BEGIN Available records

`src/hdl/rbpd_pkg.sv`:
```
// Shared types and constants for the ring-buffered packet deframer.
// No dependencies; all files of the block but the rx and tx interfaces refer to this package.
`default_nettype none

package rbpd_pkg;

    localparam int BUFFER_DEPTH_DEF = 64;

    localparam int QUEUE_DEPTH = 4;
    localparam int QPTR_W      = $clog2(QUEUE_DEPTH);
    localparam int QCNT_W      = $clog2(QUEUE_DEPTH + 1);

    localparam int CFG_INDEX_W = 2;
    localparam int CFG_DATA_W  = 8;

    localparam logic [CFG_INDEX_W-1:0] CFG_HEADER_BYTE = 2'd0;
    localparam logic [CFG_INDEX_W-1:0] CFG_MIN_LENGTH  = 2'd1;
    localparam logic [CFG_INDEX_W-1:0] CFG_MAX_LENGTH  = 2'd2;

    localparam logic [7:0] HEADER_BYTE_RST = 8'd170;
    localparam logic [5:0] MIN_LENGTH_RST  = 6'd3;
    localparam logic [5:0] MAX_LENGTH_RST  = 6'd63;
    localparam logic [5:0] MIN_LENGTH_FLOOR = 6'd3;

    typedef struct packed {
        logic [7:0] packet_byte;
        logic       last_of_packet;
        logic [5:0] packet_length;
    } beat_t;

    typedef enum logic [2:0] {
        ST_IDLE,
        ST_GATE,
        ST_HEAD,
        ST_LEN,
        ST_SUM,
        ST_EMIT
    } front_state_t;

endpackage

`default_nettype wire

```
`src/hdl/rbpd_in_if.sv`:
```
// Receive channel: one received byte per beat.
// Depends on nothing.
`default_nettype none

interface rbpd_in_if;
    logic       valid;
    logic       ready;
    logic [7:0] rx_byte;

    modport source (output valid, output rx_byte, input ready);
    modport sink (input valid, input rx_byte, output ready);
endinterface

`default_nettype wire

```
`src/hdl/rbpd_out_if.sv`:
```
// Packet output channel: one validated packet byte per beat.
// Depends on nothing.
`default_nettype none

interface rbpd_out_if;
    logic       valid;
    logic       ready;
    logic [7:0] packet_byte;
    logic       last_of_packet;
    logic [5:0] packet_length;

    modport source (output valid, output packet_byte, output last_of_packet,
                    output packet_length, input ready);
    modport sink (input valid, input packet_byte, input last_of_packet,
                  input packet_length, output ready);
endinterface

`default_nettype wire

```
`src/hdl/rbpd_cfg_if.sv`:
```
// Configuration write channel: register index and write data per beat.
// Depends on rbpd_pkg for the field widths.
`default_nettype none

interface rbpd_cfg_if;
    logic                               valid;
    logic                               ready;
    logic [rbpd_pkg::CFG_INDEX_W-1:0]   index;
    logic [rbpd_pkg::CFG_DATA_W-1:0]    data;

    modport source (output valid, output index, output data, input ready);
    modport sink (input valid, input index, input data, output ready);
endinterface

`default_nettype wire

```
`src/hdl/rbpd_front.sv`:
```
// Front end: ring buffer, configuration registers and the parse sequencer
// that validates packets and pushes their bytes into the beat queue.
// Depends on rbpd_pkg, rbpd_in_if and rbpd_cfg_if.
`default_nettype none

module rbpd_front #(
    parameter int BUFFER_DEPTH = rbpd_pkg::BUFFER_DEPTH_DEF
) (
    input  wire logic           clk,
    input  wire logic           rst_n,
    rbpd_in_if.sink             rx,
    rbpd_cfg_if.sink            cfg,
    output logic                push_valid,
    output rbpd_pkg::beat_t     push_beat,
    input  wire logic           queue_full
);

    localparam int PTR_W = $clog2(BUFFER_DEPTH);
    localparam int CNT_W = $clog2(BUFFER_DEPTH + 1);
    localparam int SUM_W = ((PTR_W > 6) ? PTR_W : 6) + 1;
    localparam int CMP_W = (CNT_W > 8) ? CNT_W : 8;

    function automatic logic [PTR_W-1:0] wrap_add(input logic [PTR_W-1:0] base,
                                                  input logic [5:0] off);
        logic [SUM_W-1:0] s;
        s = SUM_W'(base) + SUM_W'(off);
        if (s >= SUM_W'(BUFFER_DEPTH))
        begin
            s = s - SUM_W'(BUFFER_DEPTH);
        end
        return s[PTR_W-1:0];
    endfunction

    logic [7:0]             mem [BUFFER_DEPTH];
    logic [7:0]             rdata_reg;
    logic [PTR_W-1:0]       raddr;

    rbpd_pkg::front_state_t state_reg, state_next;
    logic [PTR_W-1:0]       rd_ptr_reg, rd_ptr_next;
    logic [PTR_W-1:0]       wr_ptr_reg, wr_ptr_next;
    logic [CNT_W-1:0]       fill_reg, fill_next;
    logic [5:0]             len_reg, len_next;
    logic [5:0]             idx_reg, idx_next;
    logic [7:0]             sum_reg, sum_next;
    logic [7:0]             header_reg;
    logic [5:0]             min_reg;
    logic [5:0]             max_reg;

    logic                   accept;
    logic                   wr_en;
    logic [5:0]             min_eff;
    logic [CMP_W-1:0]       fill_cmp;
    logic [CMP_W-1:0]       rdata_cmp;
    logic                   gate_ok;
    logic                   head_bad;
    logic                   len_bad;
    logic                   len_short;
    logic                   is_last;
    logic                   sum_bad;

    assign rx.ready  = (state_reg == rbpd_pkg::ST_IDLE);
    assign cfg.ready = 1'b1;
    assign accept    = rx.valid && rx.ready;
    assign wr_en     = accept && (fill_reg < CNT_W'(BUFFER_DEPTH));

    assign min_eff   = (min_reg < rbpd_pkg::MIN_LENGTH_FLOOR) ? rbpd_pkg::MIN_LENGTH_FLOOR
                                                              : min_reg;
    assign fill_cmp  = CMP_W'(fill_reg);
    assign rdata_cmp = CMP_W'(rdata_reg);
    assign gate_ok   = fill_cmp >= CMP_W'(min_eff);
    assign head_bad  = rdata_reg != header_reg;
    assign len_bad   = (rdata_cmp < CMP_W'(min_eff)) || (rdata_reg > {2'b00, max_reg})
                       || (rdata_cmp > CMP_W'(BUFFER_DEPTH));
    assign len_short = fill_cmp < rdata_cmp;
    assign is_last   = idx_reg == (len_reg - 6'd1);
    assign sum_bad   = sum_reg != rdata_reg;

    always_ff @(posedge clk)
    begin
        if (wr_en)
        begin
            mem[wr_ptr_reg] <= rx.rx_byte;
        end
        rdata_reg <= mem[raddr];
    end

    always_ff @(posedge clk or negedge rst_n)
    begin
        if (!rst_n)
        begin
            header_reg <= rbpd_pkg::HEADER_BYTE_RST;
            min_reg    <= rbpd_pkg::MIN_LENGTH_RST;
            max_reg    <= rbpd_pkg::MAX_LENGTH_RST;
        end
        else if (cfg.valid && cfg.ready)
        begin
            unique case (cfg.index)
                rbpd_pkg::CFG_HEADER_BYTE: header_reg <= cfg.data;
                rbpd_pkg::CFG_MIN_LENGTH:  min_reg    <= cfg.data[5:0];
                rbpd_pkg::CFG_MAX_LENGTH:  max_reg    <= cfg.data[5:0];
                default:
                begin
                end
            endcase
        end
    end

    always_ff @(posedge clk or negedge rst_n)
    begin
        if (!rst_n)
        begin
            state_reg  <= rbpd_pkg::ST_IDLE;
            rd_ptr_reg <= '0;
            wr_ptr_reg <= '0;
            fill_reg   <= '0;
        end
        else
        begin
            state_reg  <= state_next;
            rd_ptr_reg <= rd_ptr_next;
            wr_ptr_reg <= wr_ptr_next;
            fill_reg   <= fill_next;
        end
    end

    always_ff @(posedge clk)
    begin
        len_reg <= len_next;
        idx_reg <= idx_next;
        sum_reg <= sum_next;
    end

    always_comb
    begin
        state_next = state_reg;
        unique case (state_reg)
            rbpd_pkg::ST_IDLE:
            begin
                if (accept)
                begin
                    state_next = rbpd_pkg::ST_GATE;
                end
            end
            rbpd_pkg::ST_GATE:
            begin
                state_next = gate_ok ? rbpd_pkg::ST_HEAD : rbpd_pkg::ST_IDLE;
            end
            rbpd_pkg::ST_HEAD:
            begin
                state_next = head_bad ? rbpd_pkg::ST_GATE : rbpd_pkg::ST_LEN;
            end
            rbpd_pkg::ST_LEN:
            begin
                if (len_bad)
                begin
                    state_next = rbpd_pkg::ST_GATE;
                end
                else if (len_short)
                begin
                    state_next = rbpd_pkg::ST_IDLE;
                end
                else
                begin
                    state_next = rbpd_pkg::ST_SUM;
                end
            end
            rbpd_pkg::ST_SUM:
            begin
                if (is_last)
                begin
                    state_next = sum_bad ? rbpd_pkg::ST_GATE : rbpd_pkg::ST_EMIT;
                end
            end
            rbpd_pkg::ST_EMIT:
            begin
                if (!queue_full && is_last)
                begin
                    state_next = rbpd_pkg::ST_IDLE;
                end
            end
            default:
            begin
                state_next = rbpd_pkg::ST_IDLE;
            end
        endcase
    end

    always_comb
    begin
        rd_ptr_next = rd_ptr_reg;
        wr_ptr_next = wr_ptr_reg;
        fill_next   = fill_reg;
        len_next    = len_reg;
        idx_next    = idx_reg;
        sum_next    = sum_reg;
        raddr       = rd_ptr_reg;
        push_valid  = 1'b0;
        push_beat.packet_byte    = rdata_reg;
        push_beat.last_of_packet = is_last;
        push_beat.packet_length  = len_reg;
        unique case (state_reg)
            rbpd_pkg::ST_IDLE:
            begin
                if (wr_en)
                begin
                    wr_ptr_next = wrap_add(wr_ptr_reg, 6'd1);
                    fill_next   = fill_reg + CNT_W'(1);
                end
            end
            rbpd_pkg::ST_GATE:
            begin
                raddr = rd_ptr_reg;
            end
            rbpd_pkg::ST_HEAD:
            begin
                if (head_bad)
                begin
                    rd_ptr_next = wrap_add(rd_ptr_reg, 6'd1);
                    fill_next   = fill_reg - CNT_W'(1);
                end
                else
                begin
                    raddr = wrap_add(rd_ptr_reg, 6'd1);
                end
            end
            rbpd_pkg::ST_LEN:
            begin
                if (len_bad)
                begin
                    rd_ptr_next = wrap_add(rd_ptr_reg, 6'd1);
                    fill_next   = fill_reg - CNT_W'(1);
                end
                else if (!len_short)
                begin
                    len_next = rdata_reg[5:0];
                    idx_next = '0;
                    sum_next = '0;
                    raddr    = rd_ptr_reg;
                end
            end
            rbpd_pkg::ST_SUM:
            begin
                if (is_last)
                begin
                    if (sum_bad)
                    begin
                        rd_ptr_next = wrap_add(rd_ptr_reg, 6'd1);
                        fill_next   = fill_reg - CNT_W'(1);
                    end
                    else
                    begin
                        idx_next = '0;
                        raddr    = rd_ptr_reg;
                    end
                end
                else
                begin
                    sum_next = sum_reg ^ rdata_reg;
                    idx_next = idx_reg + 6'd1;
                    raddr    = wrap_add(rd_ptr_reg, idx_reg + 6'd1);
                end
            end
            rbpd_pkg::ST_EMIT:
            begin
                push_valid = !queue_full;
                if (!queue_full)
                begin
                    if (is_last)
                    begin
                        rd_ptr_next = wrap_add(rd_ptr_reg, len_reg);
                        fill_next   = fill_reg - CNT_W'(len_reg);
                    end
                    else
                    begin
                        idx_next = idx_reg + 6'd1;
                        raddr    = wrap_add(rd_ptr_reg, idx_reg + 6'd1);
                    end
                end
                else
                begin
                    // Re-read the same byte so that the read register holds it.
                    raddr = wrap_add(rd_ptr_reg, idx_reg);
                end
            end
            default:
            begin
            end
        endcase
    end

endmodule

`default_nettype wire

```
`src/hdl/rbpd_queue.sv`:
```
// Short beat queue between the parse front end and the output stage.
// Depends on rbpd_pkg for the beat type and the queue depth.
`default_nettype none

module rbpd_queue (
    input  wire logic               clk,
    input  wire logic               rst_n,
    input  wire logic               push_valid,
    input  wire rbpd_pkg::beat_t    push_beat,
    output logic                    full,
    output logic                    pop_valid,
    output rbpd_pkg::beat_t         pop_beat,
    input  wire logic               pop_ready
);

    rbpd_pkg::beat_t                    entry_reg [rbpd_pkg::QUEUE_DEPTH];
    logic [rbpd_pkg::QPTR_W-1:0]        head_reg, head_next;
    logic [rbpd_pkg::QPTR_W-1:0]        tail_reg, tail_next;
    logic [rbpd_pkg::QCNT_W-1:0]        count_reg, count_next;
    logic                               do_push;
    logic                               do_pop;

    assign full      = count_reg == rbpd_pkg::QCNT_W'(rbpd_pkg::QUEUE_DEPTH);
    assign pop_valid = count_reg != '0;
    assign pop_beat  = entry_reg[head_reg];
    assign do_push   = push_valid && !full;
    assign do_pop    = pop_valid && pop_ready;

    always_comb
    begin
        head_next  = do_pop ? head_reg + rbpd_pkg::QPTR_W'(1) : head_reg;
        tail_next  = do_push ? tail_reg + rbpd_pkg::QPTR_W'(1) : tail_reg;
        count_next = count_reg;
        if (do_push && !do_pop)
        begin
            count_next = count_reg + rbpd_pkg::QCNT_W'(1);
        end
        else if (do_pop && !do_push)
        begin
            count_next = count_reg - rbpd_pkg::QCNT_W'(1);
        end
    end

    always_ff @(posedge clk)
    begin
        if (do_push)
        begin
            entry_reg[tail_reg] <= push_beat;
        end
    end

    always_ff @(posedge clk or negedge rst_n)
    begin
        if (!rst_n)
        begin
            head_reg  <= '0;
            tail_reg  <= '0;
            count_reg <= '0;
        end
        else
        begin
            head_reg  <= head_next;
            tail_reg  <= tail_next;
            count_reg <= count_next;
        end
    end

endmodule

`default_nettype wire

```
`src/hdl/rbpd_back.sv`:
```
// Back end: output register that drives the packet channel from the queue.
// Depends on rbpd_pkg and rbpd_out_if.
`default_nettype none

module rbpd_back (
    input  wire logic               clk,
    input  wire logic               rst_n,
    input  wire logic               q_valid,
    input  wire rbpd_pkg::beat_t    q_beat,
    output logic                    q_ready,
    rbpd_out_if.source              tx
);

    logic               valid_reg, valid_next;
    rbpd_pkg::beat_t    beat_reg;
    logic               take;

    assign q_ready    = !valid_reg || tx.ready;
    assign take       = q_valid && q_ready;
    assign valid_next = take || (valid_reg && !tx.ready);

    assign tx.valid          = valid_reg;
    assign tx.packet_byte    = beat_reg.packet_byte;
    assign tx.last_of_packet = beat_reg.last_of_packet;
    assign tx.packet_length  = beat_reg.packet_length;

    always_ff @(posedge clk or negedge rst_n)
    begin
        if (!rst_n)
        begin
            valid_reg <= 1'b0;
        end
        else
        begin
            valid_reg <= valid_next;
        end
    end

    always_ff @(posedge clk)
    begin
        if (take)
        begin
            beat_reg <= q_beat;
        end
    end

endmodule

`default_nettype wire

```
`src/hdl/ring_buffered_packet_deframer_core.sv`:
```
// Top level of the ring-buffered packet deframer: front end, beat queue, output stage.
// Depends on rbpd_pkg, the three channel interfaces, rbpd_front, rbpd_queue, rbpd_back.
//
//   channel  dir  beat contents                                  handshake
//   rx       in   rx_byte                                        valid/ready
//   tx       out  packet_byte, last_of_packet, packet_length     valid/ready
//   cfg      in   index, data (0 header, 1 min, 2 max length)    valid/ready
//
// A received byte is taken in the idle state, then the parse pass runs in the front end: the
// header test, the length test, the length and checksum walk and the move of a valid packet
// into the queue all read through the single ring read port, one byte at a time. rx is ready
// again only once the pass is over.
// Reset empties the ring at once through its fill count; there is no clearing pass.
// Stalls on tx fill the four-beat queue and then hold the front end, never the cfg port.
`default_nettype none

module ring_buffered_packet_deframer_core #(
    parameter int BUFFER_DEPTH = rbpd_pkg::BUFFER_DEPTH_DEF
) (
    input  wire logic   clk,
    input  wire logic   rst_n,
    rbpd_in_if.sink     rx,
    rbpd_out_if.source  tx,
    rbpd_cfg_if.sink    cfg
);

    logic               push_valid;
    rbpd_pkg::beat_t    push_beat;
    logic               queue_full;
    logic               q_valid;
    rbpd_pkg::beat_t    q_beat;
    logic               q_ready;

    rbpd_front #(
        .BUFFER_DEPTH (BUFFER_DEPTH)
    ) u_front (
        .clk        (clk),
        .rst_n      (rst_n),
        .rx         (rx),
        .cfg        (cfg),
        .push_valid (push_valid),
        .push_beat  (push_beat),
        .queue_full (queue_full)
    );

    rbpd_queue u_queue (
        .clk        (clk),
        .rst_n      (rst_n),
        .push_valid (push_valid),
        .push_beat  (push_beat),
        .full       (queue_full),
        .pop_valid  (q_valid),
        .pop_beat   (q_beat),
        .pop_ready  (q_ready)
    );

    rbpd_back u_back (
        .clk     (clk),
        .rst_n   (rst_n),
        .q_valid (q_valid),
        .q_beat  (q_beat),
        .q_ready (q_ready),
        .tx      (tx)
    );

endmodule

`default_nettype wire

```
`src/flat_wrapper.sv`:
```
// flat-port wrapper written by rule: the top's interface ports become plain ports
module ring_buffered_packet_deframer_core_flat 
#(
    parameter int BUFFER_DEPTH = rbpd_pkg::BUFFER_DEPTH_DEF
)
  (clk, rst_n, rx_valid, rx_rx_byte, rx_ready, tx_valid, tx_packet_byte, tx_last_of_packet, tx_packet_length, tx_ready, cfg_valid, cfg_index, cfg_data, cfg_ready);
  rbpd_in_if rx_i ();
  rbpd_out_if tx_i ();
  rbpd_cfg_if cfg_i ();
  input  wire logic clk;
  input  wire logic rst_n;
  input wire logic [$bits(rx_i.valid)-1:0] rx_valid;
  input wire logic [$bits(rx_i.rx_byte)-1:0] rx_rx_byte;
  output wire logic [$bits(rx_i.ready)-1:0] rx_ready;
  output wire logic [$bits(tx_i.valid)-1:0] tx_valid;
  output wire logic [$bits(tx_i.packet_byte)-1:0] tx_packet_byte;
  output wire logic [$bits(tx_i.last_of_packet)-1:0] tx_last_of_packet;
  output wire logic [$bits(tx_i.packet_length)-1:0] tx_packet_length;
  input wire logic [$bits(tx_i.ready)-1:0] tx_ready;
  input wire logic [$bits(cfg_i.valid)-1:0] cfg_valid;
  input wire logic [$bits(cfg_i.index)-1:0] cfg_index;
  input wire logic [$bits(cfg_i.data)-1:0] cfg_data;
  output wire logic [$bits(cfg_i.ready)-1:0] cfg_ready;
  assign rx_i.valid = rx_valid;
  assign rx_i.rx_byte = rx_rx_byte;
  assign rx_ready = rx_i.ready;
  assign tx_valid = tx_i.valid;
  assign tx_packet_byte = tx_i.packet_byte;
  assign tx_last_of_packet = tx_i.last_of_packet;
  assign tx_packet_length = tx_i.packet_length;
  assign tx_i.ready = tx_ready;
  assign cfg_i.valid = cfg_valid;
  assign cfg_i.index = cfg_index;
  assign cfg_i.data = cfg_data;
  assign cfg_ready = cfg_i.ready;
  ring_buffered_packet_deframer_core #(.BUFFER_DEPTH(BUFFER_DEPTH)) u_core (.clk(clk), .rst_n(rst_n), .rx(rx_i), .tx(tx_i), .cfg(cfg_i));
endmodule
```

END Available records

• Work instruction
Which of the lines in the data hold the string "sink"? Report each of them by copying it.

• Task response
    modport sink (input valid, input rx_byte, output ready);
    modport sink (input valid, input packet_byte, input last_of_packet,
    modport sink (input valid, input index, input data, output ready);
    rbpd_in_if.sink             rx,
    rbpd_cfg_if.sink            cfg,
    rbpd_in_if.sink     rx,
    rbpd_cfg_if.sink    cfg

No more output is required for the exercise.